§ Instructions to follow
Give again, exactly as written, each line of the material below starting at the line that contains "output wire logic [$bits(bus_i.w_en)-1:0]" and ending at the line that contains "assign bus_in_ready = bus_i.in_ready;". Both ends count, and no other line does.

.....

<file path="src/rtl/nn_pkg.sv">
// rtl/nn_pkg.sv - shared types, activation codes and saturation helper for the layer engine
//
// Contents:
//   state_t       sequencer states
//   ACT_*         activation mode codes (code 3 behaves as identity)
//   saturate()    clip a sign-extended value into a dw-bit signed range
package nn_pkg;

  typedef enum logic [2:0] {
    IDLE,
    LOAD,
    COMPUTE,
    DRAIN,
    WRITEBACK,
    OUTPUT
  } state_t;

  localparam logic [1:0] ACT_IDENTITY = 2'd0;
  localparam logic [1:0] ACT_RELU     = 2'd1;
  localparam logic [1:0] ACT_STEP     = 2'd2;

  // Works on a 64-bit sign-extended value so one helper covers any
  // accumulator width; the caller compares input and output to detect clipping.
  function automatic logic signed [63:0] saturate(input logic signed [63:0] v,
                                                  input int dw);
    logic signed [63:0] hi;
    logic signed [63:0] lo;
    hi = (64'sd1 <<< (dw - 1)) - 64'sd1;
    lo = -hi - 64'sd1;
    if (v > hi) begin
      return hi;
    end else if (v < lo) begin
      return lo;
    end else begin
      return v;
    end
  endfunction

endpackage

</file>
<file path="src/rtl/nn_layer_engine_if.sv">
// rtl/nn_layer_engine_if.sv - input stream, weight RAM port and output stream bundle
//
// Signals:
//   in_valid/in_ready/in_data            input activation stream
//   w_en/w_addr/w_data                   synchronous weight RAM read port (1-cycle latency)
//   out_valid/out_ready/out_data/out_last result stream
// Modports:
//   master  environment side (source of inputs, weight RAM, result sink)
//   slave   engine side
interface nn_layer_engine_if #(
  parameter int N_NODES  = 4,
  parameter int N_LAYERS = 3,
  parameter int DW       = 8,
  parameter int WW       = 8
);
  localparam int AW = $clog2(N_LAYERS * N_NODES);

  logic                  in_valid;
  logic                  in_ready;
  logic [DW-1:0]         in_data;
  logic                  w_en;
  logic [AW-1:0]         w_addr;
  logic [N_NODES*WW-1:0] w_data;
  logic                  out_valid;
  logic                  out_ready;
  logic [DW-1:0]         out_data;
  logic                  out_last;

  modport master (
    output in_valid, in_data, w_data, out_ready,
    input  in_ready, w_en, w_addr, out_valid, out_data, out_last
  );

  modport slave (
    input  in_valid, in_data, w_data, out_ready,
    output in_ready, w_en, w_addr, out_valid, out_data, out_last
  );

endinterface

</file>
<file path="src/rtl/nn_mac_unit.sv">
// rtl/nn_mac_unit.sv - one node: signed MAC accumulator plus shift/saturate/activation writeback path
//
// Ports:
//   clk, reset   clock, synchronous active-high reset
//   clear        zero the accumulator (layer start)
//   en           accumulate act*weight this cycle
//   act, weight  aligned signed operands
//   mode         activation code
//   acc_out      raw accumulator
//   result       activated, saturated node output (combinational from acc)
//   sat          result was clipped during saturation
module nn_mac_unit
  import nn_pkg::*;
#(
  parameter int DW        = 8,
  parameter int WW        = 8,
  parameter int FRAC_BITS = 4,
  parameter int ACC_W     = 18
) (
  input  logic                    clk,
  input  logic                    reset,
  input  logic                    clear,
  input  logic                    en,
  input  logic signed [DW-1:0]    act,
  input  logic signed [WW-1:0]    weight,
  input  logic [1:0]              mode,
  output logic signed [ACC_W-1:0] acc_out,
  output logic signed [DW-1:0]    result,
  output logic                    sat
);

  logic signed [ACC_W-1:0]   acc_q;
  logic signed [ACC_W-1:0]   acc_d;
  logic signed [DW+WW-1:0]   prod;
  logic signed [ACC_W-1:0]   r;
  logic signed [63:0]        r_ext;
  logic signed [63:0]        r_sat;
  logic signed [DW-1:0]      r_dw;

  assign prod    = act * weight;
  assign acc_out = acc_q;

  always_comb begin
    acc_d = acc_q;
    if (clear) begin
      acc_d = '0;
    end else if (en) begin
      acc_d = acc_q + ACC_W'(prod);
    end
  end

  always_ff @(posedge clk) begin
    if (reset) begin
      acc_q <= '0;
    end else begin
      acc_q <= acc_d;
    end
  end

  always_comb begin
    r      = acc_q >>> FRAC_BITS;
    r_ext  = 64'(r);
    r_sat  = saturate(r_ext, DW);
    r_dw   = r_sat[DW-1:0];
    sat    = (r_sat != r_ext);
    result = r_dw;
    case (mode)
      ACT_RELU: result = r_dw[DW-1] ? '0 : r_dw;
      ACT_STEP: result = (r_dw > 0) ? DW'(1) : '0;
      default:  result = r_dw;
    endcase
  end

endmodule

</file>
<file path="src/rtl/nn_layer_engine.sv">
// rtl/nn_layer_engine.sv - N_NODES-wide fully connected engine evaluating N_LAYERS layers per run
//
// Ports:
//   clk, reset   clock, synchronous active-high reset
//   start        begin a run (sampled in IDLE)
//   act_mode     activation code, latched at start
//   bus          slave side of nn_layer_engine_if (input stream, weight RAM, output stream)
//   busy         high in every state except IDLE
//   done         one-cycle pulse after the last output handshake
//   sat_flag     sticky saturation indicator for the current run
module nn_layer_engine
  import nn_pkg::*;
#(
  parameter int N_NODES   = 4,
  parameter int N_LAYERS  = 3,
  parameter int DW        = 8,
  parameter int WW        = 8,
  parameter int FRAC_BITS = 4
) (
  input  logic                clk,
  input  logic                reset,
  input  logic                start,
  input  logic [1:0]          act_mode,
  nn_layer_engine_if.slave    bus,
  output logic                busy,
  output logic                done,
  output logic                sat_flag
);

  localparam int IW    = $clog2(N_NODES);
  localparam int LW    = (N_LAYERS > 1) ? $clog2(N_LAYERS) : 1;
  localparam int AW    = $clog2(N_LAYERS * N_NODES);
  localparam int ACC_W = DW + WW + $clog2(N_NODES);

  state_t                 state_q, state_d;
  logic [IW-1:0]          idx_q;
  logic [IW-1:0]          k_q;
  logic [LW-1:0]          layer_q;
  logic [1:0]             mode_q;
  logic                   sat_q;
  logic                   done_q;
  logic                   mac_en_q;
  logic signed [DW-1:0]   act_q [N_NODES];
  logic signed [DW-1:0]   act_dly_q;

  logic                   in_fire;
  logic                   out_fire;
  logic                   last_idx;
  logic                   last_k;
  logic                   last_layer;
  logic                   acc_clear;

  logic signed [DW-1:0]    res_w [N_NODES];
  logic [N_NODES-1:0]      sat_w;
  logic signed [ACC_W-1:0] acc_unused [N_NODES];

  assign last_idx   = (idx_q == IW'(N_NODES - 1));
  assign last_k     = (k_q == IW'(N_NODES - 1));
  assign last_layer = (layer_q == LW'(N_LAYERS - 1));
  assign done       = done_q;
  assign sat_flag   = sat_q;

  always_comb begin
    state_d       = state_q;
    busy          = (state_q != IDLE);
    bus.in_ready  = 1'b0;
    bus.w_en      = 1'b0;
    bus.w_addr    = '0;
    bus.out_valid = 1'b0;
    bus.out_data  = '0;
    bus.out_last  = 1'b0;
    in_fire       = 1'b0;
    out_fire      = 1'b0;

    case (state_q)
      IDLE: begin
        if (start) state_d = LOAD;
      end
      LOAD: begin
        bus.in_ready = 1'b1;
        in_fire      = bus.in_valid;
        if (in_fire && last_idx) state_d = COMPUTE;
      end
      COMPUTE: begin
        bus.w_en   = 1'b1;
        bus.w_addr = AW'(int'(layer_q) * N_NODES + int'(k_q));
        if (last_k) state_d = DRAIN;
      end
      DRAIN: begin
        state_d = WRITEBACK;
      end
      WRITEBACK: begin
        state_d = last_layer ? OUTPUT : COMPUTE;
      end
      OUTPUT: begin
        bus.out_valid = 1'b1;
        bus.out_data  = act_q[idx_q];
        bus.out_last  = last_idx;
        out_fire      = bus.out_ready;
        if (out_fire && last_idx) state_d = IDLE;
      end
      default: begin
        state_d = IDLE;
      end
    endcase

    // Accumulators restart on every entry into COMPUTE, from LOAD or WRITEBACK.
    acc_clear = (state_d == COMPUTE) && (state_q != COMPUTE);
  end

  always_ff @(posedge clk) begin
    if (reset) begin
      state_q   <= IDLE;
      idx_q     <= '0;
      k_q       <= '0;
      layer_q   <= '0;
      mode_q    <= '0;
      sat_q     <= 1'b0;
      done_q    <= 1'b0;
      mac_en_q  <= 1'b0;
      act_dly_q <= '0;
      for (int i = 0; i < N_NODES; i++) act_q[i] <= '0;
    end else begin
      state_q   <= state_d;
      done_q    <= 1'b0;
      // Weight word for step k arrives one cycle after its read, so the
      // activation operand and MAC enable are delayed by the same amount.
      mac_en_q  <= (state_q == COMPUTE);
      act_dly_q <= act_q[k_q];

      case (state_q)
        IDLE: begin
          if (start) begin
            sat_q  <= 1'b0;
            mode_q <= act_mode;
            idx_q  <= '0;
          end
        end
        LOAD: begin
          if (in_fire) begin
            act_q[idx_q] <= bus.in_data;
            if (last_idx) begin
              idx_q   <= '0;
              k_q     <= '0;
              layer_q <= '0;
            end else begin
              idx_q <= idx_q + 1'b1;
            end
          end
        end
        COMPUTE: begin
          k_q <= last_k ? '0 : k_q + 1'b1;
        end
        WRITEBACK: begin
          for (int u = 0; u < N_NODES; u++) act_q[u] <= res_w[u];
          if (|sat_w) sat_q <= 1'b1;
          if (last_layer) begin
            idx_q <= '0;
          end else begin
            layer_q <= layer_q + 1'b1;
          end
        end
        OUTPUT: begin
          if (out_fire) begin
            if (last_idx) begin
              idx_q  <= '0;
              done_q <= 1'b1;
            end else begin
              idx_q <= idx_q + 1'b1;
            end
          end
        end
        default: ;
      endcase
    end
  end

  for (genvar u = 0; u < N_NODES; u++) begin : g_unit
    nn_mac_unit #(
      .DW        (DW),
      .WW        (WW),
      .FRAC_BITS (FRAC_BITS),
      .ACC_W     (ACC_W)
    ) u_mac (
      .clk     (clk),
      .reset   (reset),
      .clear   (acc_clear),
      .en      (mac_en_q),
      .act     (act_dly_q),
      .weight  (bus.w_data[u*WW +: WW]),
      .mode    (mode_q),
      .acc_out (acc_unused[u]),
      .result  (res_w[u]),
      .sat     (sat_w[u])
    );
  end

endmodule
</file>
<file path="src/flat_wrapper.sv">
// flat-port wrapper written by rule: the top's interface ports become plain ports
module nn_layer_engine_flat import nn_pkg::*;
#(
  parameter int N_NODES   = 4,
  parameter int N_LAYERS  = 3,
  parameter int DW        = 8,
  parameter int WW        = 8,
  parameter int FRAC_BITS = 4
)
  (clk, reset, start, act_mode, busy, done, sat_flag, bus_in_valid, bus_in_data, bus_w_data, bus_out_ready, bus_in_ready, bus_w_en, bus_w_addr, bus_out_valid, bus_out_data, bus_out_last);
  nn_layer_engine_if #(.N_NODES(N_NODES), .N_LAYERS(N_LAYERS), .DW(DW), .WW(WW)) bus_i ();
  input  logic clk;
  input  logic reset;
  input  logic start;
  input  logic [1:0] act_mode;
  output logic busy;
  output logic done;
  output logic sat_flag;
  input wire logic [$bits(bus_i.in_valid)-1:0] bus_in_valid;
  input wire logic [$bits(bus_i.in_data)-1:0] bus_in_data;
  input wire logic [$bits(bus_i.w_data)-1:0] bus_w_data;
  input wire logic [$bits(bus_i.out_ready)-1:0] bus_out_ready;
  output wire logic [$bits(bus_i.in_ready)-1:0] bus_in_ready;
  output wire logic [$bits(bus_i.w_en)-1:0] bus_w_en;
  output wire logic [$bits(bus_i.w_addr)-1:0] bus_w_addr;
  output wire logic [$bits(bus_i.out_valid)-1:0] bus_out_valid;
  output wire logic [$bits(bus_i.out_data)-1:0] bus_out_data;
  output wire logic [$bits(bus_i.out_last)-1:0] bus_out_last;
  assign bus_i.in_valid = bus_in_valid;
  assign bus_i.in_data = bus_in_data;
  assign bus_i.w_data = bus_w_data;
  assign bus_i.out_ready = bus_out_ready;
  assign bus_in_ready = bus_i.in_ready;
  assign bus_w_en = bus_i.w_en;
  assign bus_w_addr = bus_i.w_addr;
  assign bus_out_valid = bus_i.out_valid;
  assign bus_out_data = bus_i.out_data;
  assign bus_out_last = bus_i.out_last;
  nn_layer_engine #(.N_NODES(N_NODES), .N_LAYERS(N_LAYERS), .DW(DW), .WW(WW), .FRAC_BITS(FRAC_BITS)) u_core (.clk(clk), .reset(reset), .start(start), .act_mode(act_mode), .bus(bus_i), .busy(busy), .done(done), .sat_flag(sat_flag));
endmodule
</file>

.....

§ Result
  output wire logic [$bits(bus_i.w_en)-1:0] bus_w_en;
  output wire logic [$bits(bus_i.w_addr)-1:0] bus_w_addr;
  output wire logic [$bits(bus_i.out_valid)-1:0] bus_out_valid;
  output wire logic [$bits(bus_i.out_data)-1:0] bus_out_data;
  output wire logic [$bits(bus_i.out_last)-1:0] bus_out_last;
  assign bus_i.in_valid = bus_in_valid;
  assign bus_i.in_data = bus_in_data;
  assign bus_i.w_data = bus_w_data;
  assign bus_i.out_ready = bus_out_ready;
  assign bus_in_ready = bus_i.in_ready;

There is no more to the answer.